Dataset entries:
##########
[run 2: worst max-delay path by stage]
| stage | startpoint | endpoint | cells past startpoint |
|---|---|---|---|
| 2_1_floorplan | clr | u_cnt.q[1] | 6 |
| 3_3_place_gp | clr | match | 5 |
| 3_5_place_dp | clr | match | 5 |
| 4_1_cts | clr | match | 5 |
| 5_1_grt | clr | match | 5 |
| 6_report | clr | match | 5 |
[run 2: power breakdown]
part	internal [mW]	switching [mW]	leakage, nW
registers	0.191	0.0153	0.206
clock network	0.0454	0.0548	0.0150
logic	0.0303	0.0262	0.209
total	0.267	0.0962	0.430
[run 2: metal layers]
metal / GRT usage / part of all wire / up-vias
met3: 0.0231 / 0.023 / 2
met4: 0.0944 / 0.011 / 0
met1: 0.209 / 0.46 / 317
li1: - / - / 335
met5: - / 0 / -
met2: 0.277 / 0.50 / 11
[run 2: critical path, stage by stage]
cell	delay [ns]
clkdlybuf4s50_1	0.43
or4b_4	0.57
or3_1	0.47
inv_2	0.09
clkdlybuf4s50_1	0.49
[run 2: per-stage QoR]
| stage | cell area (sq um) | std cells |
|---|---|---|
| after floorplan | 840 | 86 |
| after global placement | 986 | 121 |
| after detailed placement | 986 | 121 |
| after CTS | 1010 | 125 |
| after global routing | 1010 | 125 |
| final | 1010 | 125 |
File: src/rtl/ras_ckpt.sv
// Return address stack for fetch prediction: circular buffer of return targets with (index,count) checkpoint/restore.
// Latency: ret_target/ret_valid/checkpoint/overflow/underflow are combinational from current state; updates land on the next CLK edge.
// Backpressure: none; every push/pop/restore is accepted each cycle (full overwrites oldest, empty pop is a no-op). Optional macro RAS_STAT_EN adds event counters.
module ras_ckpt #(
   parameter int RAS_ENTRIES      = 8,
   parameter int RAS_INDEX_WIDTH  = $clog2(RAS_ENTRIES),
   parameter int RAS_TARGET_WIDTH = 31,
   parameter int STAT_WIDTH       = 16
) (
   input  logic                        CLK,
   input  logic                        RST,
   input  logic                        push_valid,
   input  logic [RAS_TARGET_WIDTH-1:0] push_target,
   input  logic                        pop_valid,
   output logic                        ret_valid,
   output logic [RAS_TARGET_WIDTH-1:0] ret_target,
   output logic [RAS_INDEX_WIDTH-1:0]  ras_index,
   output logic [RAS_INDEX_WIDTH:0]    ras_count,
   input  logic                        restore_valid,
   input  logic [RAS_INDEX_WIDTH-1:0]  restore_index,
   input  logic [RAS_INDEX_WIDTH:0]    restore_count,
   output logic                        overflow,
   output logic                        underflow
`ifdef RAS_STAT_EN
   ,
   output logic [STAT_WIDTH-1:0]       stat_overflow_cnt,
   output logic [STAT_WIDTH-1:0]       stat_underflow_cnt
`endif
);

   // Occupancy value meaning "every slot holds a live return address".
   localparam logic [RAS_INDEX_WIDTH:0] LP_FULL = (RAS_INDEX_WIDTH+1)'(RAS_ENTRIES);

   // Stack storage and checkpointable state.
   logic [RAS_TARGET_WIDTH-1:0] r_entry [RAS_ENTRIES];
   logic [RAS_INDEX_WIDTH-1:0]  r_ptr;
   logic [RAS_INDEX_WIDTH:0]    r_count;

   // Decoded operation for this cycle; restore suppresses push/pop entirely.
   logic                        w_empty;
   logic                        w_full;
   logic                        w_push_only;
   logic                        w_pop_only;
   logic                        w_push_pop;
   logic [RAS_INDEX_WIDTH-1:0]  w_ptr_inc;
   logic [RAS_INDEX_WIDTH-1:0]  w_ptr_dec;
   logic [RAS_INDEX_WIDTH:0]    w_restore_cnt;

   // Operation decode and pointer arithmetic (pointers wrap naturally at RAS_INDEX_WIDTH bits).
   always_comb begin
      w_empty       = (r_count == '0);
      w_full        = (r_count == LP_FULL);
      w_push_only   = push_valid & ~pop_valid & ~restore_valid;
      w_pop_only    = pop_valid & ~push_valid & ~restore_valid;
      w_push_pop    = push_valid & pop_valid & ~restore_valid;
      w_ptr_inc     = r_ptr + RAS_INDEX_WIDTH'(1);
      w_ptr_dec     = r_ptr - RAS_INDEX_WIDTH'(1);
      // A restored occupancy can never exceed the physical depth.
      w_restore_cnt = (restore_count > LP_FULL) ? LP_FULL : restore_count;
   end

   // Outputs are pure functions of pre-edge state plus this cycle's requests.
   always_comb begin
      ret_valid  = ~w_empty;
      ret_target = r_entry[r_ptr];
      ras_index  = r_ptr;
      ras_count  = r_count;
      overflow   = w_push_only & w_full;
      underflow  = w_pop_only & w_empty;
   end

   // Pointer and occupancy update: reset, then restore, then push/pop.
   always_ff @(posedge CLK) begin
      if (RST) begin
         r_ptr   <= '0;
         r_count <= '0;
      end else if (restore_valid) begin
         r_ptr   <= restore_index;
         r_count <= w_restore_cnt;
      end else if (w_push_pop) begin
         // Call-and-return replaces the top in place; an empty stack gains one entry.
         if (w_empty) begin
            r_count <= (RAS_INDEX_WIDTH+1)'(1);
         end
      end else if (w_push_only) begin
         r_ptr <= w_ptr_inc;
         // When full, the oldest slot is silently reused and occupancy stays at depth.
         if (!w_full) begin
            r_count <= r_count + (RAS_INDEX_WIDTH+1)'(1);
         end
      end else if (w_pop_only && !w_empty) begin
         r_ptr   <= w_ptr_dec;
         r_count <= r_count - (RAS_INDEX_WIDTH+1)'(1);
      end
   end

   // Entry writes; pops and restores leave contents alone so stale data can be re-exposed by a restore.
   always_ff @(posedge CLK) begin
      if (RST) begin
         for (int i = 0; i < RAS_ENTRIES; i++) begin
            r_entry[i] <= '0;
         end
      end else if (w_push_pop) begin
         r_entry[r_ptr] <= push_target;
      end else if (w_push_only) begin
         r_entry[w_ptr_inc] <= push_target;
      end
   end

`ifdef RAS_STAT_EN
   logic [STAT_WIDTH-1:0] r_ovf_cnt;
   logic [STAT_WIDTH-1:0] r_unf_cnt;

   // Saturating counts of cycles flagged overflow/underflow.
   always_ff @(posedge CLK) begin
      if (RST) begin
         r_ovf_cnt <= '0;
         r_unf_cnt <= '0;
      end else begin
         if (overflow && (r_ovf_cnt != '1)) begin
            r_ovf_cnt <= r_ovf_cnt + STAT_WIDTH'(1);
         end
         if (underflow && (r_unf_cnt != '1)) begin
            r_unf_cnt <= r_unf_cnt + STAT_WIDTH'(1);
         end
      end
   end

   // Counter export.
   always_comb begin
      stat_overflow_cnt  = r_ovf_cnt;
      stat_underflow_cnt = r_unf_cnt;
   end
`endif

endmodule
##########
*Problem to work on*:
Could you print every record above exactly as it appears?

*Response box*:
[run 2: worst max-delay path by stage]
| stage | startpoint | endpoint | cells past startpoint |
|---|---|---|---|
| 2_1_floorplan | clr | u_cnt.q[1] | 6 |
| 3_3_place_gp | clr | match | 5 |
| 3_5_place_dp | clr | match | 5 |
| 4_1_cts | clr | match | 5 |
| 5_1_grt | clr | match | 5 |
| 6_report | clr | match | 5 |
[run 2: power breakdown]
part	internal [mW]	switching [mW]	leakage, nW
registers	0.191	0.0153	0.206
clock network	0.0454	0.0548	0.0150
logic	0.0303	0.0262	0.209
total	0.267	0.0962	0.430
[run 2: metal layers]
metal / GRT usage / part of all wire / up-vias
met3: 0.0231 / 0.023 / 2
met4: 0.0944 / 0.011 / 0
met1: 0.209 / 0.46 / 317
li1: - / - / 335
met5: - / 0 / -
met2: 0.277 / 0.50 / 11
[run 2: critical path, stage by stage]
cell	delay [ns]
clkdlybuf4s50_1	0.43
or4b_4	0.57
or3_1	0.47
inv_2	0.09
clkdlybuf4s50_1	0.49
[run 2: per-stage QoR]
| stage | cell area (sq um) | std cells |
|---|---|---|
| after floorplan | 840 | 86 |
| after global placement | 986 | 121 |
| after detailed placement | 986 | 121 |
| after CTS | 1010 | 125 |
| after global routing | 1010 | 125 |
| final | 1010 | 125 |
File: src/rtl/ras_ckpt.sv
// Return address stack for fetch prediction: circular buffer of return targets with (index,count) checkpoint/restore.
// Latency: ret_target/ret_valid/checkpoint/overflow/underflow are combinational from current state; updates land on the next CLK edge.
// Backpressure: none; every push/pop/restore is accepted each cycle (full overwrites oldest, empty pop is a no-op). Optional macro RAS_STAT_EN adds event counters.
module ras_ckpt #(
   parameter int RAS_ENTRIES      = 8,
   parameter int RAS_INDEX_WIDTH  = $clog2(RAS_ENTRIES),
   parameter int RAS_TARGET_WIDTH = 31,
   parameter int STAT_WIDTH       = 16
) (
   input  logic                        CLK,
   input  logic                        RST,
   input  logic                        push_valid,
   input  logic [RAS_TARGET_WIDTH-1:0] push_target,
   input  logic                        pop_valid,
   output logic                        ret_valid,
   output logic [RAS_TARGET_WIDTH-1:0] ret_target,
   output logic [RAS_INDEX_WIDTH-1:0]  ras_index,
   output logic [RAS_INDEX_WIDTH:0]    ras_count,
   input  logic                        restore_valid,
   input  logic [RAS_INDEX_WIDTH-1:0]  restore_index,
   input  logic [RAS_INDEX_WIDTH:0]    restore_count,
   output logic                        overflow,
   output logic                        underflow
`ifdef RAS_STAT_EN
   ,
   output logic [STAT_WIDTH-1:0]       stat_overflow_cnt,
   output logic [STAT_WIDTH-1:0]       stat_underflow_cnt
`endif
);

   // Occupancy value meaning "every slot holds a live return address".
   localparam logic [RAS_INDEX_WIDTH:0] LP_FULL = (RAS_INDEX_WIDTH+1)'(RAS_ENTRIES);

   // Stack storage and checkpointable state.
   logic [RAS_TARGET_WIDTH-1:0] r_entry [RAS_ENTRIES];
   logic [RAS_INDEX_WIDTH-1:0]  r_ptr;
   logic [RAS_INDEX_WIDTH:0]    r_count;

   // Decoded operation for this cycle; restore suppresses push/pop entirely.
   logic                        w_empty;
   logic                        w_full;
   logic                        w_push_only;
   logic                        w_pop_only;
   logic                        w_push_pop;
   logic [RAS_INDEX_WIDTH-1:0]  w_ptr_inc;
   logic [RAS_INDEX_WIDTH-1:0]  w_ptr_dec;
   logic [RAS_INDEX_WIDTH:0]    w_restore_cnt;

   // Operation decode and pointer arithmetic (pointers wrap naturally at RAS_INDEX_WIDTH bits).
   always_comb begin
      w_empty       = (r_count == '0);
      w_full        = (r_count == LP_FULL);
      w_push_only   = push_valid & ~pop_valid & ~restore_valid;
      w_pop_only    = pop_valid & ~push_valid & ~restore_valid;
      w_push_pop    = push_valid & pop_valid & ~restore_valid;
      w_ptr_inc     = r_ptr + RAS_INDEX_WIDTH'(1);
      w_ptr_dec     = r_ptr - RAS_INDEX_WIDTH'(1);
      // A restored occupancy can never exceed the physical depth.
      w_restore_cnt = (restore_count > LP_FULL) ? LP_FULL : restore_count;
   end

   // Outputs are pure functions of pre-edge state plus this cycle's requests.
   always_comb begin
      ret_valid  = ~w_empty;
      ret_target = r_entry[r_ptr];
      ras_index  = r_ptr;
      ras_count  = r_count;
      overflow   = w_push_only & w_full;
      underflow  = w_pop_only & w_empty;
   end

   // Pointer and occupancy update: reset, then restore, then push/pop.
   always_ff @(posedge CLK) begin
      if (RST) begin
         r_ptr   <= '0;
         r_count <= '0;
      end else if (restore_valid) begin
         r_ptr   <= restore_index;
         r_count <= w_restore_cnt;
      end else if (w_push_pop) begin
         // Call-and-return replaces the top in place; an empty stack gains one entry.
         if (w_empty) begin
            r_count <= (RAS_INDEX_WIDTH+1)'(1);
         end
      end else if (w_push_only) begin
         r_ptr <= w_ptr_inc;
         // When full, the oldest slot is silently reused and occupancy stays at depth.
         if (!w_full) begin
            r_count <= r_count + (RAS_INDEX_WIDTH+1)'(1);
         end
      end else if (w_pop_only && !w_empty) begin
         r_ptr   <= w_ptr_dec;
         r_count <= r_count - (RAS_INDEX_WIDTH+1)'(1);
      end
   end

   // Entry writes; pops and restores leave contents alone so stale data can be re-exposed by a restore.
   always_ff @(posedge CLK) begin
      if (RST) begin
         for (int i = 0; i < RAS_ENTRIES; i++) begin
            r_entry[i] <= '0;
         end
      end else if (w_push_pop) begin
         r_entry[r_ptr] <= push_target;
      end else if (w_push_only) begin
         r_entry[w_ptr_inc] <= push_target;
      end
   end

`ifdef RAS_STAT_EN
   logic [STAT_WIDTH-1:0] r_ovf_cnt;
   logic [STAT_WIDTH-1:0] r_unf_cnt;

   // Saturating counts of cycles flagged overflow/underflow.
   always_ff @(posedge CLK) begin
      if (RST) begin
         r_ovf_cnt <= '0;
         r_unf_cnt <= '0;
      end else begin
         if (overflow && (r_ovf_cnt != '1)) begin
            r_ovf_cnt <= r_ovf_cnt + STAT_WIDTH'(1);
         end
         if (underflow && (r_unf_cnt != '1)) begin
            r_unf_cnt <= r_unf_cnt + STAT_WIDTH'(1);
         end
      end
   end

   // Counter export.
   always_comb begin
      stat_overflow_cnt  = r_ovf_cnt;
      stat_underflow_cnt = r_unf_cnt;
   end
`endif

endmodule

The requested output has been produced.